Yole Forecasts Gold Rush in Thermal Cameras

i-Micronews: "The Covid-19 pandemic has induced a gold rush in the thermal imaging and sensing industry. All over the world, various media outlets, smaller or larger – even media behemoths – have written pieces about this technology.

We thought that it wouldn’t be too outrageous for people to measure their body temperature frequently using a smartphone that happens to be constantly in their hands. At other times, this would sound like a niche smartphone feature. But in the new era during and after the pandemic, it could prove as a helpful tool to have.

Therefore, at the beginning of June 2020, Huawei subsidiary Honor announced the Honor Play 4 smartphone, which integrates an infrared temperature sensor. According to Honor, the infra-red (IR) detector has a measurement range of -20°C to 100°C, which is more than enough to cover the human body’s range of potential temperatures. It promises an accuracy of 0.2°C, considered to be well within fever detection requirements. This looks like a medical-grade sensor. From the photo shown here in Figure 2, we believe that there is a possibility that the detector might be the newest Melexis thermopile sensor MLX90632. The specifications also fit with the product sheet. Or at least, it could be a sensor from another manufacturer that has very similar specs with the Melexis one.

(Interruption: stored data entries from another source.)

===== src/rtl/led_pattern_ctrl_btn_debounce.sv =====
// One push-button channel: 2-flop synchroniser, low-level debounce counter and a
// single-cycle press pulse on the accepted high-to-low transition.
module btn_debounce #(
    parameter int DEB_CYCLES = 1000000
) (
    input  logic clk,
    input  logic rst,
    input  logic btn_n,
    output logic press
);

    localparam int CW = (DEB_CYCLES > 1) ? $clog2(DEB_CYCLES) : 1;
    localparam logic [CW-1:0] CNT_LAST = CW'(DEB_CYCLES - 1);

    logic [1:0]    sync;
    logic [CW-1:0] cnt;
    logic          db_low;

    // Counter saturates at CNT_LAST; the DEB_CYCLES-th consecutive low sample
    // flips the debounced state and fires the pulse exactly once.
    always_ff @(posedge clk) begin
        if (rst) begin
            sync   <= 2'b11;
            cnt    <= '0;
            db_low <= 1'b0;
            press  <= 1'b0;
        end else begin
            sync  <= {sync[0], btn_n};
            press <= 1'b0;
            if (sync[1]) begin
                cnt    <= '0;
                db_low <= 1'b0;
            end else if (cnt == CNT_LAST) begin
                if (!db_low) begin
                    db_low <= 1'b1;
                    press  <= 1'b1;
                end
            end else begin
                cnt <= cnt + 1'b1;
            end
        end
    end

endmodule
File: src/rtl/udp_pkg.sv
// udp_pkg: shared constants and types for the UDP receive stage.
// Header field offsets on beat 0, user-field layout and FSM state encoding.
package udp_pkg;

    // UDP header size in bytes
    localparam int unsigned UDP_HDR_BYTES = 8;

    // Field widths
    localparam int unsigned PORT_W = 16;
    localparam int unsigned LEN_W  = 16;

    // Beat-0 header field offsets (LSB positions within the 64-bit word)
    localparam int unsigned HDR_SRC_LSB = 48;
    localparam int unsigned HDR_DST_LSB = 32;
    localparam int unsigned HDR_LEN_LSB = 16;

    // Input user field: IP payload byte length position
    localparam int unsigned IP_LEN_LSB = 40;

    // Receive FSM states
    typedef enum logic [1:0] {
        SYNC,
        IDLE,
        PASS,
        DROP
    } state_t;

endpackage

The question however, remains: Is consumerization of thermal imaging/sensing technology imminent? We would dare to answer yes, but only when it’s a simple sensing function, if only temperature is read, for example from the forehead, using a cheap, robust and qualified IR detector. Thermopile technology could work just fine. This wouldn’t differ much from usual forehead thermometers. It’s just that the measurement guidelines are slightly changed by using a smartphone. On the other hand, thermal imaging would take some time. It’s a matter of educating properly consumers on how to interpret and read a thermal image. People might not be ready yet, and costs for this technology to reach the masses for daily use might still be high. Nevertheless, thermal imaging and sensing technology can surely continue to be, among others, one line of defense against Covid-19, regardless of implementation.